## YOUR TASK:
Copy word for word the lines from the start of the records through the line that contains "create_clock -name clk", both included.

Collected data entries
[config.mk]
export PLATFORM = sky130hd
export DESIGN_NAME = fault_glitch_filter
export DESIGN_NICKNAME = d
export VERILOG_FILES = /design/src/rtl/ffilt_pkg.sv /design/src/rtl/ffilt_sync.sv /design/src/rtl/ffilt_prescaler.sv /design/src/rtl/ffilt_lane.sv /design/src/rtl/fault_glitch_filter.sv
export SDC_FILE = /design/constraint.sdc
export NUM_CORES = 1
export LEC_CHECK = 0
export BUFFER_PORTS_ARGS = -buffer_cell sky130_fd_sc_hd__clkbuf_2
export CORE_MARGIN = 8
export CORE_UTILIZATION = 35
export DETAILED_ROUTE_END_ITERATION = 12
export GPL_TIMING_DRIVEN = 0
export PLACE_DENSITY = 0.57
export SKIP_LAST_GASP = 1
export SYNTH_ARGS = -nofsm -noshare
export SYNTH_HDL_FRONTEND = slang
export SYNTH_SLANG_ARGS = --single-unit
export TNS_END_PERCENT = 30
[constraint.sdc]
create_clock -name clk -period 4.5 [get_ports clk]
set_input_delay 0.9 -clock clk [delete_from_list [all_inputs] [get_ports clk]]
set_output_delay 0.9 -clock clk [all_outputs]
set_load 0.05 [all_outputs]
[src/rtl/ffilt_pkg.sv]
package ffilt_pkg;

  // Consecutive agreeing samples needed for a programmed count value.
  function automatic int unsigned samples_needed(input int unsigned cnt_setting);
    return cnt_setting + 3;
  endfunction

  // Width of an agreement counter that can reach the largest target.
  function automatic int unsigned agree_width(input int unsigned cnt_w);
    return $clog2((1 << cnt_w) + 3);
  endfunction

endpackage

[src/rtl/ffilt_sync.sv]
module ffilt_sync #(
  parameter int unsigned WIDTH = 4
) (
  input  logic             clk,
  input  logic             rst_n,
  input  logic [WIDTH-1:0] async_in,
  output logic [WIDTH-1:0] sync_out
);

  logic [WIDTH-1:0] stage1;
  logic [WIDTH-1:0] stage2;

  always_ff @(posedge clk) begin
    if (!rst_n) begin
      stage1 <= '0;
      stage2 <= '0;
    end else begin
      stage1 <= async_in;
      stage2 <= stage1;
    end
  end

  assign sync_out = stage2;

endmodule

[src/rtl/ffilt_prescaler.sv]
module ffilt_prescaler #(
  parameter int unsigned PER_W = 8
) (
  input  logic             clk,
  input  logic             rst_n,
  input  logic [PER_W-1:0] period,
  output logic             strobe,
  output logic             bypass
);

  logic [PER_W-1:0] tick_cnt;
  logic             period_zero;
  logic             at_end;

  assign period_zero = (period == '0);
  assign at_end      = (tick_cnt >= (period - PER_W'(1)));

  always_ff @(posedge clk) begin
    if (!rst_n) begin
      tick_cnt <= '0;
    end else if (period_zero || at_end) begin
      tick_cnt <= '0;
    end else begin
      tick_cnt <= tick_cnt + PER_W'(1);
    end
  end

  assign strobe = !period_zero && at_end;
  assign bypass = period_zero;

  // With a steady nonzero period the tick counter stays inside it.
  assert_cnt_in_range_R3: assert property (@(posedge clk) disable iff (!rst_n)
    (!period_zero && $stable(period)) |-> (tick_cnt < period));

endmodule

[src/rtl/ffilt_lane.sv]
module ffilt_lane #(
  parameter int unsigned CNT_W = 3
) (
  input  logic             clk,
  input  logic             rst_n,
  input  logic             bypass,
  input  logic             strobe,
  input  logic [CNT_W-1:0] sample_count,
  input  logic             din,
  output logic             dout
);

  localparam int unsigned AGR_W = ffilt_pkg::agree_width(CNT_W);

  logic [AGR_W-1:0] agree;
  logic [AGR_W-1:0] need;
  logic             differs;
  logic             accept;

  assign need    = AGR_W'(ffilt_pkg::samples_needed(32'(sample_count)));
  assign differs = (din != dout);
  assign accept  = strobe && differs && (agree >= (need - AGR_W'(1)));

  always_ff @(posedge clk) begin
    if (!rst_n) begin
      dout  <= 1'b0;
      agree <= '0;
    end else if (bypass) begin
      dout  <= din;
      agree <= '0;
    end else if (strobe) begin
      if (!differs) begin
        agree <= '0;
      end else if (accept) begin
        dout  <= din;
        agree <= '0;
      end else begin
        agree <= agree + AGR_W'(1);
      end
    end
  end

  assert_hold_between_strobes_R3: assert property (@(posedge clk) disable iff (!rst_n)
    (!bypass && !strobe) |=> $stable(dout));

  assert_no_early_accept_R4: assert property (@(posedge clk) disable iff (!rst_n)
    (!bypass && strobe && (agree < (need - AGR_W'(1)))) |=> $stable(dout));

  assert_restart_on_match_R6: assert property (@(posedge clk) disable iff (!rst_n)
    (!bypass && strobe && !differs) |=> (agree == '0));

endmodule

[src/rtl/fault_glitch_filter.sv]
module fault_glitch_filter #(
  parameter int unsigned NUM_IN = 4,
  parameter int unsigned PER_W  = 8,
  parameter int unsigned CNT_W  = 3
) (
  input  logic              clk,
  input  logic              rst_n,
  input  logic [PER_W-1:0]  sample_period,
  input  logic [CNT_W-1:0]  sample_count,
  input  logic [NUM_IN-1:0] fault_raw,
  output logic [NUM_IN-1:0] fault_filt
);

  logic [NUM_IN-1:0] fault_sync;
  logic              sample_strobe;
  logic              filt_bypass;

  ffilt_sync #(.WIDTH(NUM_IN)) u_sync (
    .clk      (clk),
    .rst_n    (rst_n),
    .async_in (fault_raw),
    .sync_out (fault_sync)
  );

  ffilt_prescaler #(.PER_W(PER_W)) u_prescaler (
    .clk    (clk),
    .rst_n  (rst_n),
    .period (sample_period),
    .strobe (sample_strobe),
    .bypass (filt_bypass)
  );

  for (genvar g = 0; g < NUM_IN; g++) begin : g_lane
    ffilt_lane #(.CNT_W(CNT_W)) u_lane (
      .clk          (clk),
      .rst_n        (rst_n),
      .bypass       (filt_bypass),
      .strobe       (sample_strobe),
      .sample_count (sample_count),
      .din          (fault_sync[g]),
      .dout         (fault_filt[g])
    );
  end

  // Edges since reset release, saturating, for the bypass delay check.
  logic [1:0] since_rst;
  always_ff @(posedge clk) begin
    if (!rst_n) since_rst <= '0;
    else if (since_rst != 2'd3) since_rst <= since_rst + 2'd1;
  end

  assert_reset_inactive_R1: assert property (@(posedge clk)
    !rst_n |=> (fault_filt == '0));

  assert_bypass_delay_R2: assert property (@(posedge clk) disable iff (!rst_n)
    ((since_rst == 2'd3) && $past(sample_period == '0)) |-> (fault_filt == $past(fault_raw, 3)));

endmodule

== Word-level counts from Yosys, hierarchy flattened ==
Cells that the tools add are included.

* Flip-flop bits (word level): 36
* Word-level logic and storage cells: 80

* $add $sub $neg: 8
* Order comparisons: 5
* Equal/unequal tests: 4
* Mux-type cells: 24
* Bitwise gates (word level): 1
* Reductions and logical operators: 27

{| class="wikitable"
|+ Operator list
! kind !! number
|-
| 4-bit 2-to-1 mux || 8
|-
| 2-bit nonzero test || 9
|-
| 4-bit by 1-bit adder with 4-bit output, second input constant || 4
|-
| 4-bit >= comparator || 4
|-
| 1-bit 2-to-1 mux || 16
|-
| 3-bit AND reduction || 4
|-
| 1-bit logical AND || 9
|-
| 8-bit by 1-bit adder with 8-bit output, second input constant || 1
|-
| 8-bit >= comparator || 1
|-
| 8-bit zero test || 1
|-
| 8-bit by 1-bit subtractor with 8-bit output, second input constant || 1
|-
| 3-bit by 2-bit adder with 4-bit output, second input constant || 1
|-
| 1-bit != test || 4
|-
| 2-bit OR reduction || 2
|-
| 4-bit by 1-bit subtractor with 4-bit output, second input constant || 1
|-
| 1-bit zero test || 1
|-
| 1-bit logical OR || 1
|-
| 1-bit inverter || 1
|}

== Logic depth before layout (Yosys ltp) ==
Gate-level depths: netlist of the first run.

* Depth in word-level cells: 9
* Gate-level depth with buffers: 12

== Cells and area by module ==
From an unflattened synthesis of the first run, not the netlist that was laid out.

* Cell total of the unflattened synthesis: 279
* Area, all modules: 2513.7 um2

{| class="wikitable"
|+ Modules (own cells, without submodules)
! module !! times used !! cells an instance !! area each (um2) !! seq. area each (um2)
|-
| ffilt_lane || 4 || 48 || 411.6 || 100.1
|-
| ffilt_prescaler || 1 || 71 || 656.9 || 160.2
|-
| ffilt_sync || 1 || 16 || 210.2 || 160.2
|}

== Least setup slack after synthesis of the first run ==
No wires, ideal clock.

* Kind: input-to-reg
* Start: in sample_period[3]
* End: reg g_lane[0].u_lane.dout
* Setup time: 0.072 ns
* Data arrival time: 3.335 ns
* Required time: 4.428 ns
* Slack: 1.093 ns
* Stages on the path: 11
* Buffers on the path: 1
* Cells stage by stage: or3_4 > or3_2 > nor3_1 > xnor2_1 > ha_1 > a21oi_1 > o21a_1 > clkbuf_1 > nand2_1 > o21ai_0 > mux2i_1

* Cells in the longest elaborated chain, start to end: 7

{| class="wikitable"
|+ Ends and longest elaborated chain
! what !! RTL line !! source
|-
| start: declaration || fault_glitch_filter.sv:8 || <nowiki>input logic [PER_W-1:0] sample_period,</nowiki>
|-
| 8-bit by 1-bit subtractor with 8-bit output or 8-bit zero test (tied branches) || ffilt_prescaler.sv:16, ffilt_prescaler.sv:15 ||
|-
| 8-bit >= comparator or 1-bit zero test (tied branches) || ffilt_prescaler.sv:16, ffilt_prescaler.sv:28 ||
|-
| 1-bit logical AND || ffilt_prescaler.sv:28 || <nowiki>assign strobe = !period_zero && at_end;</nowiki>
|-
| 1-bit logical AND (2 in a row) || ffilt_lane.sv:22 || <nowiki>assign accept = strobe && differs && (agree >= (need - AGR_W'(1)));</nowiki>
|-
| 2-bit nonzero test (no source line) || -- ||
|-
| 3-bit AND reduction (no source line) || -- ||
|-
| end signal: assignment || ffilt_lane.sv:29 || <nowiki>dout <= din;</nowiki>
|-
| end signal: assignment || ffilt_lane.sv:35 || <nowiki>dout <= din;</nowiki>
|-
| end: declaration || ffilt_lane.sv:10 || <nowiki>output logic dout</nowiki>
|}

Parallel ways exist; a longest one is shown, timed or not.
A chain may end at the register's enable or synchronous reset.

== Final worst setup path of the first run ==
Same ends and word-level chain as after synthesis.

## OUTPUT OF THE EXERCISE:
[config.mk]
export PLATFORM = sky130hd
export DESIGN_NAME = fault_glitch_filter
export DESIGN_NICKNAME = d
export VERILOG_FILES = /design/src/rtl/ffilt_pkg.sv /design/src/rtl/ffilt_sync.sv /design/src/rtl/ffilt_prescaler.sv /design/src/rtl/ffilt_lane.sv /design/src/rtl/fault_glitch_filter.sv
export SDC_FILE = /design/constraint.sdc
export NUM_CORES = 1
export LEC_CHECK = 0
export BUFFER_PORTS_ARGS = -buffer_cell sky130_fd_sc_hd__clkbuf_2
export CORE_MARGIN = 8
export CORE_UTILIZATION = 35
export DETAILED_ROUTE_END_ITERATION = 12
export GPL_TIMING_DRIVEN = 0
export PLACE_DENSITY = 0.57
export SKIP_LAST_GASP = 1
export SYNTH_ARGS = -nofsm -noshare
export SYNTH_HDL_FRONTEND = slang
export SYNTH_SLANG_ARGS = --single-unit
export TNS_END_PERCENT = 30
[constraint.sdc]
create_clock -name clk -period 4.5 [get_ports clk]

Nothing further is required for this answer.